Please show all lines of the records that include "inverter".

◇ ◇ ◇

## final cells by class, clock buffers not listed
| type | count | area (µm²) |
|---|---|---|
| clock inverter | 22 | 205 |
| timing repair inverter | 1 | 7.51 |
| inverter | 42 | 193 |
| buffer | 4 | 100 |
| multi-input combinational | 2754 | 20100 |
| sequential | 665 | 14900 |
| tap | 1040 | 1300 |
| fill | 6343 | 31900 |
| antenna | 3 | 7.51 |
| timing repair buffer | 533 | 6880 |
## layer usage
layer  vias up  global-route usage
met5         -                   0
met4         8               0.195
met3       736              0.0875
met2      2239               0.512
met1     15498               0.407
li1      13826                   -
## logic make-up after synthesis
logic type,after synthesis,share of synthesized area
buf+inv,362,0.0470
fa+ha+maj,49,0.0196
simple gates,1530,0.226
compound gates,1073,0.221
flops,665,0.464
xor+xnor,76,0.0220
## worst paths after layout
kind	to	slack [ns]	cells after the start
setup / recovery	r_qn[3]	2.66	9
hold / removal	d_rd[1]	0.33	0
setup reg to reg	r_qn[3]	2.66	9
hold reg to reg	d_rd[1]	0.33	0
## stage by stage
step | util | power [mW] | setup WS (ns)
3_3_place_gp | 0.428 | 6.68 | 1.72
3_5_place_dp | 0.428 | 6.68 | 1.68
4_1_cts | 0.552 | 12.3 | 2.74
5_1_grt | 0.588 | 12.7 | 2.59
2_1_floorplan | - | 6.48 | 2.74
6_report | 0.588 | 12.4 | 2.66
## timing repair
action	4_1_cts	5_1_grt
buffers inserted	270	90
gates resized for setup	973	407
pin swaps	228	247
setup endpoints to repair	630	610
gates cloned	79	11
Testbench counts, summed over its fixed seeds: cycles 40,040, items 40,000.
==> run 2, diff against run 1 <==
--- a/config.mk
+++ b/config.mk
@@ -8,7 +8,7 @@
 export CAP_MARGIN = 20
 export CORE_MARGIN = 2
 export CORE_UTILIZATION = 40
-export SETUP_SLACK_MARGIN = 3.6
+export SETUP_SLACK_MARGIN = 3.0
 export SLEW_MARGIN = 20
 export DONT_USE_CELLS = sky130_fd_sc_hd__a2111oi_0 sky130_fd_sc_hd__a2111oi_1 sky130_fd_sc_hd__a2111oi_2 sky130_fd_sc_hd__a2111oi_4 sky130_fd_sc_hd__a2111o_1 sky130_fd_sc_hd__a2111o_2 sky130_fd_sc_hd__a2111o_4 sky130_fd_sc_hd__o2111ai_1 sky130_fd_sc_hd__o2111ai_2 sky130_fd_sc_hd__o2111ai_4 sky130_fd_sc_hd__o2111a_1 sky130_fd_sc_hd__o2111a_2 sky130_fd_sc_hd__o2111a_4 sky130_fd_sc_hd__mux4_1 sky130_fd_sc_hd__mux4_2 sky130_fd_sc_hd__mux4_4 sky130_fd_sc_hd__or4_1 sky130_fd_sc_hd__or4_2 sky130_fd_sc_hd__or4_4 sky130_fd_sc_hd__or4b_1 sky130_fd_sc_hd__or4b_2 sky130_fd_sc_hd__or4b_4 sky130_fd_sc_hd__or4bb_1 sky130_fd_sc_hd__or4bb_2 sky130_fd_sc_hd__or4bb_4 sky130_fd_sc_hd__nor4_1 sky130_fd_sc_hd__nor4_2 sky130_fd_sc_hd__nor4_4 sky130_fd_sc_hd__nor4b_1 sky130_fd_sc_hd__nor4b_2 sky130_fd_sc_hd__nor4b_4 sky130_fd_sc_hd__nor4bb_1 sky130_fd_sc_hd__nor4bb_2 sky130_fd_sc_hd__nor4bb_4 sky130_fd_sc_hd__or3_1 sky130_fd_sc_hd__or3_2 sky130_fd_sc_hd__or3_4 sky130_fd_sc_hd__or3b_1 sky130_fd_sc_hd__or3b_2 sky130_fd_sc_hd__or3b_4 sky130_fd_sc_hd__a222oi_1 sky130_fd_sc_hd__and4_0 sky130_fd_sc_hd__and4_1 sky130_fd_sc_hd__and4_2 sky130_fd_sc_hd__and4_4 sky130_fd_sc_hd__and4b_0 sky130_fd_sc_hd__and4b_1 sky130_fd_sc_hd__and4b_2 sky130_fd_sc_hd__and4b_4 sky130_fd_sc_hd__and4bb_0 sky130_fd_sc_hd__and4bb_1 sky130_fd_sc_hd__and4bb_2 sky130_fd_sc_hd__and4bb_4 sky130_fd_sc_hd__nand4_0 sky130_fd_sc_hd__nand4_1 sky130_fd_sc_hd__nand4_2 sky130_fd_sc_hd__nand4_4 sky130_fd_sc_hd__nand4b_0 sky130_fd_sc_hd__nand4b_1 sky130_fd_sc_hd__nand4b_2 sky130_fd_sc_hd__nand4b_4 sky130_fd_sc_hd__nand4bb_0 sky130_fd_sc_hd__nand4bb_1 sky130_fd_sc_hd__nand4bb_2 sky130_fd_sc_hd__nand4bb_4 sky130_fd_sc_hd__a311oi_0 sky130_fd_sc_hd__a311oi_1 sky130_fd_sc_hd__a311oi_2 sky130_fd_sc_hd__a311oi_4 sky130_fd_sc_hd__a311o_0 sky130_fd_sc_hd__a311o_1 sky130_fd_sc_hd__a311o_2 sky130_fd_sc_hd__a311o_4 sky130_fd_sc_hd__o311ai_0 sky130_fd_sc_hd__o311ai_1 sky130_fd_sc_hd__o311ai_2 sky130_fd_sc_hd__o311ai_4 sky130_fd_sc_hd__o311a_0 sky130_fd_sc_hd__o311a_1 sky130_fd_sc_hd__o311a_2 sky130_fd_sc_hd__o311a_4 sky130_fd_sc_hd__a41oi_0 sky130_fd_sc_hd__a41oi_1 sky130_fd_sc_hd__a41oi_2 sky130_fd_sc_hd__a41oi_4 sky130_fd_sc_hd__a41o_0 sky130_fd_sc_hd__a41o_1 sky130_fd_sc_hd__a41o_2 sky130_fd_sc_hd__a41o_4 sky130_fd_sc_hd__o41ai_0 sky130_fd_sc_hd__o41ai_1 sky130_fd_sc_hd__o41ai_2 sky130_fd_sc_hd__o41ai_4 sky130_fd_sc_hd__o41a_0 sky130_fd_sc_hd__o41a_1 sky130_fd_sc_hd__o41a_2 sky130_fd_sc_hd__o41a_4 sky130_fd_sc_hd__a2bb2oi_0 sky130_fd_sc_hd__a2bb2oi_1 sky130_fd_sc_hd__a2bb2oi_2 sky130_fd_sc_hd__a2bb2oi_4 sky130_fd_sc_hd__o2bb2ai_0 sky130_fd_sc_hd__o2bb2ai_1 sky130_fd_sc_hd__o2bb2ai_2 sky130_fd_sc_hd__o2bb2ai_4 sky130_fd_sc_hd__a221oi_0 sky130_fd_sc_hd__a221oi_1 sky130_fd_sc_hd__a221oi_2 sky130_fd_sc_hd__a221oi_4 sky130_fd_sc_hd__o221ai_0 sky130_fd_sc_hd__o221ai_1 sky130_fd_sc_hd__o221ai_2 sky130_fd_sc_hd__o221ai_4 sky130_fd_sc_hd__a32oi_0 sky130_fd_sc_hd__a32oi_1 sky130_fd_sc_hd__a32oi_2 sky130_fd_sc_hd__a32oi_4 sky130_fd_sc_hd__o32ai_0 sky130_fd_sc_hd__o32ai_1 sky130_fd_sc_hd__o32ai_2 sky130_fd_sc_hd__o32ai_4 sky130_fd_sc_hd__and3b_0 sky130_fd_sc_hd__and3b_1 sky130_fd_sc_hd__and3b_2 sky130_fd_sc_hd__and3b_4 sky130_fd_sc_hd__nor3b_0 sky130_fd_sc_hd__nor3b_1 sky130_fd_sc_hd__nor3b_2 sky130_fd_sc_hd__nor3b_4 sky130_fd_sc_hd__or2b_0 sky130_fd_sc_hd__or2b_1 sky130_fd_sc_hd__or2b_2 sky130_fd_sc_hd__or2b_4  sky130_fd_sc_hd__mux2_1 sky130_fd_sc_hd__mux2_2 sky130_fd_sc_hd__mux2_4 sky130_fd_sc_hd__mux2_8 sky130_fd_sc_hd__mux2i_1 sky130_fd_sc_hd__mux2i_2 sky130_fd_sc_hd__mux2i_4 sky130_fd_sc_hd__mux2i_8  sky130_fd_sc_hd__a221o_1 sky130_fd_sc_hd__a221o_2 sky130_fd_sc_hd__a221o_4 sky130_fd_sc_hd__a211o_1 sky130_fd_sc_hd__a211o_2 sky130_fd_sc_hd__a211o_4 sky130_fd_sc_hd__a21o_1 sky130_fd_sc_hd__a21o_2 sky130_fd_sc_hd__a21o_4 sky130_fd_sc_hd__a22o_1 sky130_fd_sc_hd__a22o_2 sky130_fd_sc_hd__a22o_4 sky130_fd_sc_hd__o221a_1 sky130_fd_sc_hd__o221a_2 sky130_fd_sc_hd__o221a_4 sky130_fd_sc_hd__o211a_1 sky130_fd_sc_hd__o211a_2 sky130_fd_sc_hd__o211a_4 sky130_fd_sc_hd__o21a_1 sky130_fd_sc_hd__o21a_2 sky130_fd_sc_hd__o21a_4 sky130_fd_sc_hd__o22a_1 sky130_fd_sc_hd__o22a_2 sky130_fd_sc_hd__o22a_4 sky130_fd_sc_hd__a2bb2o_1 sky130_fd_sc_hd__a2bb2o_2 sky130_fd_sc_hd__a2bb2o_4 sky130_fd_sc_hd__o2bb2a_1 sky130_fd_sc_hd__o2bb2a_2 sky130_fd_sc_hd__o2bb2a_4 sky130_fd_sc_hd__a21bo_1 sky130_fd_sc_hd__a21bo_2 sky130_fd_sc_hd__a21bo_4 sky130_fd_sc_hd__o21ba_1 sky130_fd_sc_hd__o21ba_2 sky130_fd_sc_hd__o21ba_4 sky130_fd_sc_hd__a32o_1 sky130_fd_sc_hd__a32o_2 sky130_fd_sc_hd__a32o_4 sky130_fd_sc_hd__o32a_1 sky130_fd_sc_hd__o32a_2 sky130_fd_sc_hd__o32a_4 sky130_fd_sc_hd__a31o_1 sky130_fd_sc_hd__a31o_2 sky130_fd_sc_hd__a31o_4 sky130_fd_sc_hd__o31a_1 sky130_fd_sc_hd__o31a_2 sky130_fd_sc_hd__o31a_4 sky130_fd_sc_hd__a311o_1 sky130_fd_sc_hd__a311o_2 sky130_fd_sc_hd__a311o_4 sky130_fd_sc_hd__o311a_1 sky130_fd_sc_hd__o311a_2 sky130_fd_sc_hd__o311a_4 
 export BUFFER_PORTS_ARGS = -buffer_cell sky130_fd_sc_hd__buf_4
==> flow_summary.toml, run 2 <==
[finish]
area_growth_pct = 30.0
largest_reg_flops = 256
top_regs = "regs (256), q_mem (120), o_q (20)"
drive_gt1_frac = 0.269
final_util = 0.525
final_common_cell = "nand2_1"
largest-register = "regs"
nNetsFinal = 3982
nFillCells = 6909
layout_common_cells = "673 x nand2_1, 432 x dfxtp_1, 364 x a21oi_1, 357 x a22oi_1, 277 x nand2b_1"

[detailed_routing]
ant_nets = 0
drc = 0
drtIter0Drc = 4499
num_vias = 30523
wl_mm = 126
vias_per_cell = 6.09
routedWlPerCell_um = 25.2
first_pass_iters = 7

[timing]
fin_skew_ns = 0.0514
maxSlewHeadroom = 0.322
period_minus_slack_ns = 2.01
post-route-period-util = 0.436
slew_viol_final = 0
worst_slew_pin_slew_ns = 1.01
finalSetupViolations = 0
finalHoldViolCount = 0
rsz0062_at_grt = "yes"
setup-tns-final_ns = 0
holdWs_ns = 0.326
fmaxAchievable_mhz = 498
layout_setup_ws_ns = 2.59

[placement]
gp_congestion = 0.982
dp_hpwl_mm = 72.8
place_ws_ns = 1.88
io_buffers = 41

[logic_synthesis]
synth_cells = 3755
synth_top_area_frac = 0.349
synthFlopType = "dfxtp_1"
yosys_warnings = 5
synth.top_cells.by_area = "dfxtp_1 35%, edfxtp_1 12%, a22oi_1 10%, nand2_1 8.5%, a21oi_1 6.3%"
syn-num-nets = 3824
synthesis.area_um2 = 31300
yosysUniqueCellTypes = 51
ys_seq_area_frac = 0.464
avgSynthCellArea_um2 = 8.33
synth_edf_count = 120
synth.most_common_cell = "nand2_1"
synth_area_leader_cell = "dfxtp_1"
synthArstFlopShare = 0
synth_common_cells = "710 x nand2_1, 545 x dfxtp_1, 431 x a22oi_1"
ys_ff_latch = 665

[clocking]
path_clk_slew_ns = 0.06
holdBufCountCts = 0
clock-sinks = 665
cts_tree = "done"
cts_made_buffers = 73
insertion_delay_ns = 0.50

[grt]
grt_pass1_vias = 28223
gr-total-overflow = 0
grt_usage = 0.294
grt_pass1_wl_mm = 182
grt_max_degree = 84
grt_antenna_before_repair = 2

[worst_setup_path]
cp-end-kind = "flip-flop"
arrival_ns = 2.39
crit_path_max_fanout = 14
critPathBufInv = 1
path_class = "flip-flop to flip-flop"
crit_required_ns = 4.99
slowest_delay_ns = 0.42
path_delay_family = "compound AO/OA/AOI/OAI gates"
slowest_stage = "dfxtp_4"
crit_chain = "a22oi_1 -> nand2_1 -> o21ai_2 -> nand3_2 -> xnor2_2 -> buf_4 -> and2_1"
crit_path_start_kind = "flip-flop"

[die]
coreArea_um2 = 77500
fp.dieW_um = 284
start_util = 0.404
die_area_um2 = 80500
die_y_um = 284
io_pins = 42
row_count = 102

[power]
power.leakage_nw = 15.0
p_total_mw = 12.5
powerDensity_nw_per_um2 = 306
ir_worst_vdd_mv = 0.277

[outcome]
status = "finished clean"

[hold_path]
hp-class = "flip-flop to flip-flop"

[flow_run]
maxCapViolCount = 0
What follows belongs to an exercise in optimizing a design on an open flow for small area and a short achievable clock period; a production flow would make more cautious choices. Only simulation tests tie the RTL to the original design; equivalence was not proved. No activity file was given, so power comes from the tool's default toggle rates.

### flow/flow/run.sh
#!/bin/bash
# The standard layout (standard.sh, unchanged synthesis and steps), except
# that the input and output port buffers are buf_4 cells, which timing repair
# can then size, instead of the delay cells buffer_ports picks by default.
set -euo pipefail
cd "$(dirname "$0")/.."
export BUFFER_PORTS_ARGS="-buffer_cell sky130_fd_sc_hd__buf_4"
bash standard.sh > standard.log 2>&1
### flow/standard.sh
#!/bin/bash
# synth_recipe.tcl (not shown) runs the flow's synth.tcl, then flattens the netlist and writes it again
# the make line also repeats each setting of config.mk as NAME=value (left out here)
make -C /OpenROAD-flow-scripts/flow DESIGN_CONFIG=/design/flow/config.mk WORK_HOME=/design/flow/orfs CLKGATE_MAP_FILE= SYNTH_SCRIPT=/design/flow/synth_recipe.tcl "${@:-finish}"
### flow/config.mk
export PLATFORM = sky130hd
export DESIGN_NAME = postadd_top
export DESIGN_NICKNAME = postadd_top
export VERILOG_FILES = /design/flow/design.v
export SDC_FILE = /design/flow/constraint.sdc
export NUM_CORES = 4
export LEC_CHECK = 0
export CAP_MARGIN = 20
export CORE_MARGIN = 2
export CORE_UTILIZATION = 60
export CTS_CLUSTER_DIAMETER = 60
export CTS_CLUSTER_SIZE = 30
export SETUP_SLACK_MARGIN = 4.0
export SLEW_MARGIN = 20
export SYNTH_HIERARCHICAL = 1
export SYNTH_MINIMUM_KEEP_SIZE = 0
### flow/constraint.sdc
create_clock -name core_clock -period 7.0 [get_ports {clk}]
set_input_delay 1.4000 -clock core_clock [delete_from_list [all_inputs] [get_ports {clk}]]
set_output_delay 1.4000 -clock core_clock [all_outputs]
set_load 0.01 [all_outputs]
This design comes from an exercise in tuning for small area, a short achievable clock period and few clock cycles per item on the open sky130 flow, not from production work. In this exercise RTL edits were held to simulation tests only and were not proved equivalent to the original. No activity file was given, so power comes from the tool's default toggle rates.

==> flow/design.v <==
module mem_responder #(
    parameter int DEPTH_WORDS = 64,
    parameter int LATENCY     = 2
) (
    input  logic        clk,
    input  logic        reset,
    input  logic        req_valid,
    output logic        req_ready,
    input  logic        req_write,
    input  logic [1:0]  req_size,
    input  logic [31:0] req_addr,
    input  logic [31:0] req_wdata,
    output logic        resp_valid,
    output logic [31:0] resp_rdata,
    output logic        resp_error
);
    localparam int AW = $clog2(DEPTH_WORDS);
    localparam int NG = (DEPTH_WORDS + 2) / 3;    
    assign req_ready = !reset;
    logic        in_err;
    logic [3:0]  in_lane;    
    logic [31:0] in_wword;
    logic [3:0]  in_sel0;    
    logic [1:0]  in_sel1;    
    logic        in_sel2;    
    logic [3:0]  in_be_n;    
    assign in_err = (req_size == 2'b11)
                  || (req_size == 2'b01 && req_addr[0])
                  || (req_size == 2'b00 && req_addr[1:0] != 2'b00)
                  || (req_addr[31:8] != 24'd0);
    always_comb begin
        in_lane  = 4'b0000;
        in_wword = {4{req_wdata[7:0]}};
        in_sel0  = 4'b0000;
        in_sel1  = 2'b00;
        in_sel2  = 1'b0;
        case (req_size)
            2'b00: begin
                in_lane  = 4'b1111;
                in_wword = req_wdata;
                in_sel0  = 4'b0001;
                in_sel1  = 2'b01;
                in_sel2  = 1'b1;
            end
            2'b01: begin
                in_lane  = req_addr[1] ? 4'b0011 : 4'b1100;
                in_wword = {2{req_wdata[15:0]}};
                in_sel0  = req_addr[1] ? 4'b0001 : 4'b0100;
                in_sel1  = req_addr[1] ? 2'b01 : 2'b10;
            end
            2'b10: begin
                in_lane  = 4'b1000 >> req_addr[1:0];
                in_sel0  = 4'b1000 >> req_addr[1:0];
            end
            default: ;
        endcase
        if (req_write || in_err) begin
            in_sel0 = 4'b0000;
            in_sel1 = 2'b00;
            in_sel2 = 1'b0;
        end
        in_be_n = ~(in_lane & {4{req_valid && !reset && req_write && !in_err}});
    end
    logic                   s_valid;
    logic                   s_err;
    logic [DEPTH_WORDS-1:0] s_word;       
    logic [DEPTH_WORDS-1:0] s_word_n;
    logic [3:0]             s_be_n;
    logic [31:0]            s_wword;
    logic [3:0]             s_sel0;
    logic [1:0]             s_sel1;
    logic                   s_sel2;
    always_ff @(posedge clk) begin
        s_valid <= req_valid && !reset;
        s_err   <= in_err;
        s_word  <= DEPTH_WORDS'(1) << req_addr[AW+1:2];
        s_be_n  <= in_be_n;
        s_wword <= in_wword;
        s_sel0  <= in_sel0;
        s_sel1  <= in_sel1;
        s_sel2  <= in_sel2;
    end
    assign s_word_n = ~s_word;
    logic [31:0] rd_word;
    genvar gi, wi;
    generate
        for (gi = 0; gi < 4; gi++) begin : g_lane
            logic [8*DEPTH_WORDS-1:0] lane_mem;
            logic [DEPTH_WORDS-1:0]   we;
            for (wi = 0; wi < DEPTH_WORDS; wi++) begin : g_word
                mr_nor2 u_we (.a(s_word_n[wi]), .b(s_be_n[gi]), .y(we[wi]));
                always_ff @(posedge clk) begin
                    if (we[wi]) lane_mem[8*wi +: 8] <= s_wword[8*gi +: 8];
                end
            end
            for (genvar bi = 0; bi < 8; bi++) begin : g_bit
                logic [NG-1:0] grp_n;
                for (genvar ki = 0; ki < NG; ki++) begin : g_grp
                    if (3 * ki + 2 < DEPTH_WORDS) begin : g_3
                        mr_aoi222 u_aoi (
                            .a1(s_word[3*ki]),     .a2(lane_mem[8*(3*ki)     + bi]),
                            .b1(s_word[3*ki + 1]), .b2(lane_mem[8*(3*ki + 1) + bi]),
                            .c1(s_word[3*ki + 2]), .c2(lane_mem[8*(3*ki + 2) + bi]),
                            .y(grp_n[ki]));
                    end else if (3 * ki + 1 < DEPTH_WORDS) begin : g_2
                        mr_aoi22 u_aoi (
                            .a1(s_word[3*ki]),     .a2(lane_mem[8*(3*ki)     + bi]),
                            .b1(s_word[3*ki + 1]), .b2(lane_mem[8*(3*ki + 1) + bi]),
                            .y(grp_n[ki]));
                    end else begin : g_1
                        mr_nand2 u_nand (
                            .a(s_word[3*ki]), .b(lane_mem[8*(3*ki) + bi]), .y(grp_n[ki]));
                    end
                end
                logic [5:0] part;
                logic [1:0] part_n;
                mr_nand4 u_p0 (.a(grp_n[0]),  .b(grp_n[1]),  .c(grp_n[2]),  .d(grp_n[3]),  .y(part[0]));
                mr_nand4 u_p1 (.a(grp_n[4]),  .b(grp_n[5]),  .c(grp_n[6]),  .d(grp_n[7]),  .y(part[1]));
                mr_nand4 u_p2 (.a(grp_n[8]),  .b(grp_n[9]),  .c(grp_n[10]), .d(grp_n[11]), .y(part[2]));
                mr_nand4 u_p3 (.a(grp_n[12]), .b(grp_n[13]), .c(grp_n[14]), .d(grp_n[15]), .y(part[3]));
                mr_nand3 u_p4 (.a(grp_n[16]), .b(grp_n[17]), .c(grp_n[18]), .y(part[4]));
                mr_nand3 u_p5 (.a(grp_n[19]), .b(grp_n[20]), .c(grp_n[21]), .y(part[5]));
                mr_nor3  u_q0 (.a(part[0]), .b(part[1]), .c(part[2]), .y(part_n[0]));
                mr_nor3  u_q1 (.a(part[3]), .b(part[4]), .c(part[5]), .y(part_n[1]));
                mr_nand2 u_r  (.a(part_n[0]), .b(part_n[1]), .y(rd_word[8*gi + bi]));
            end
        end
    endgenerate
    logic [31:0] load_data;
    always_comb begin
        load_data[7:0]   = ({8{s_sel0[0]}} & rd_word[7:0])
                         | ({8{s_sel0[1]}} & rd_word[15:8])
                         | ({8{s_sel0[2]}} & rd_word[23:16])
                         | ({8{s_sel0[3]}} & rd_word[31:24]);
        load_data[15:8]  = ({8{s_sel1[0]}} & rd_word[15:8])
                         | ({8{s_sel1[1]}} & rd_word[31:24]);
        load_data[31:16] = {16{s_sel2}} & rd_word[31:16];
    end
    logic        resp_valid_reg;
    logic        resp_error_reg;
    logic [31:0] resp_rdata_reg;
    always_ff @(posedge clk) begin
        resp_valid_reg <= s_valid && !reset;
        resp_error_reg <= s_err;
        resp_rdata_reg <= load_data;
    end
    assign resp_valid = resp_valid_reg;
    assign resp_error = resp_error_reg;
    assign resp_rdata = resp_rdata_reg;
endmodule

◇ ◇ ◇

= YOUR SOLUTION =
| clock inverter | 22 | 205 |
| timing repair inverter | 1 | 7.51 |
| inverter | 42 | 193 |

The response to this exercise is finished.